Allowing external data access into Ascend can be beneficial for a number of use cases, but it's important to understand the two primary means one can use to accomplish this:
- External data access via the Records API
- External data access via the Bytes API
The Records API is provided via the Ascend Python SDK which is a complete library of methods for externally accessing the various components and respective data partitions within the Ascend environment. Please note: The Ascend Python SDK is based on version 3.

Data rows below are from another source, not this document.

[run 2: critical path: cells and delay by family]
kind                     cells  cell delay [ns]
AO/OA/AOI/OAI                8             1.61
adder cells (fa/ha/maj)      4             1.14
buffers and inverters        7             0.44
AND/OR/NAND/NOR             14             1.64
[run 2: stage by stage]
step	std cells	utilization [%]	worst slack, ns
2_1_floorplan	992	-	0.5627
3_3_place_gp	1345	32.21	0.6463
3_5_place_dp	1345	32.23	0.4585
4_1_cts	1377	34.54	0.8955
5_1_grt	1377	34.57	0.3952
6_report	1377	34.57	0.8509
$ cat src/sv/lcpd_core.sv
// Deframer state machine and checksum datapath, one byte per cycle while i_valid is high.
module lcpd_core (
    input  logic             i_clk,
    input  logic             i_rst_n,
    input  logic             i_valid,       // byte presented and taken this cycle
    input  logic [7:0]       i_byte,
    input  logic [7:0]       i_sync_byte,
    output logic             o_res_valid,
    output lcpd_pkg::t_result o_res
);

    lcpd_pkg::t_phase r_phase, n_phase;
    logic [7:0]       r_len, n_len;
    logic [7:0]       r_idx, n_idx;
    logic [7:0]       r_sum, n_sum;
    logic [7:0]       data_sum;
    logic [7:0]       idx_inc;

    assign data_sum = r_sum + i_byte + r_idx;
    assign idx_inc  = r_idx + 8'd1;

    // Next phase
    always_comb begin
        n_phase = r_phase;
        if (i_valid) begin
            unique case (r_phase)
                lcpd_pkg::PH_HUNT: begin
                    if (i_byte == i_sync_byte) n_phase = lcpd_pkg::PH_LEN;
                end
                lcpd_pkg::PH_LEN: begin
                    // zero length skips straight to the check byte
                    n_phase = (i_byte == 8'd0) ? lcpd_pkg::PH_CHECK : lcpd_pkg::PH_DATA;
                end
                lcpd_pkg::PH_DATA: begin
                    if (idx_inc >= r_len) n_phase = lcpd_pkg::PH_CHECK;
                end
                lcpd_pkg::PH_CHECK: begin
                    n_phase = lcpd_pkg::PH_HUNT;
                end
                default: n_phase = lcpd_pkg::PH_HUNT;
            endcase
        end
    end

    // Datapath updates and result item
    always_comb begin
        n_len       = r_len;
        n_idx       = r_idx;
        n_sum       = r_sum;
        o_res_valid = 1'b0;
        o_res.kind           = lcpd_pkg::KIND_PAYLOAD;
        o_res.data_byte      = i_byte;
        o_res.position       = r_idx;
        o_res.packet_length  = r_len;
        o_res.expected_check = ~data_sum;
        unique case (r_phase)
            lcpd_pkg::PH_HUNT: begin
            end
            lcpd_pkg::PH_LEN: begin
                if (i_valid) begin
                    n_len = i_byte;
                    n_idx = 8'd0;
                    n_sum = i_byte;
                end
            end
            lcpd_pkg::PH_DATA: begin
                o_res_valid = i_valid;
                if (i_valid) begin
                    n_sum = data_sum;
                    n_idx = idx_inc;
                end
            end
            lcpd_pkg::PH_CHECK: begin
                o_res_valid          = i_valid;
                o_res.kind           = ((~i_byte) == r_sum) ? lcpd_pkg::KIND_GOOD
                                                            : lcpd_pkg::KIND_MISMATCH;
                o_res.position       = 8'd0;
                o_res.expected_check = ~r_sum;
            end
            default: begin
            end
        endcase
    end

    always_ff @(posedge i_clk) begin
        if (!i_rst_n) begin
            r_phase <= lcpd_pkg::PH_HUNT;
            r_len   <= 8'd0;
            r_idx   <= 8'd0;
            r_sum   <= 8'd0;
        end else begin
            r_phase <= n_phase;
            r_len   <= n_len;
            r_idx   <= n_idx;
            r_sum   <= n_sum;
        end
    end

endmodule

The most common use case is to use a notebook such as Jupyter or Zeppelin for navigating and accessing dataflows within Ascend as well as streaming records from any component within a dataflow into the notebook for additional processing. Over time additional capabilities such as a Queryable Dataflows SDK and CLI (via python SDK) will become available and will likely use the Records API. More details on configuration and usage can be found in the Jupyter and Zeppelin sections of the documentation.
The Bytes API is a high-speed byte-level API used for externally accessing data directly within Ascend via an S3 compatible interface. The data is formatted as parquet and is most useful in environments having separate Spark infrastructure or applications that can natively ingest parquet.
The most common use case is to use a notebook such as Jupyter or Zeppelin for accessing parquet data directly from Ascend that can be used with Spark dataframes natively. This provides users a more flexible (more than SQL) interface and high-bandwidth path for processing fragment data with custom code in a secure manner. For example, a Data Scientist can read data from Ascend into a notebook and perform further analysis via a dataframe in Spark or even Pandas. More details on configuration and usage can be found in the Jupyter and Zeppelin sections of the documentation. Other use cases include:
- Any external spark infrastructure such as Databricks Spark SQL, Tensorflow or Delta Lake.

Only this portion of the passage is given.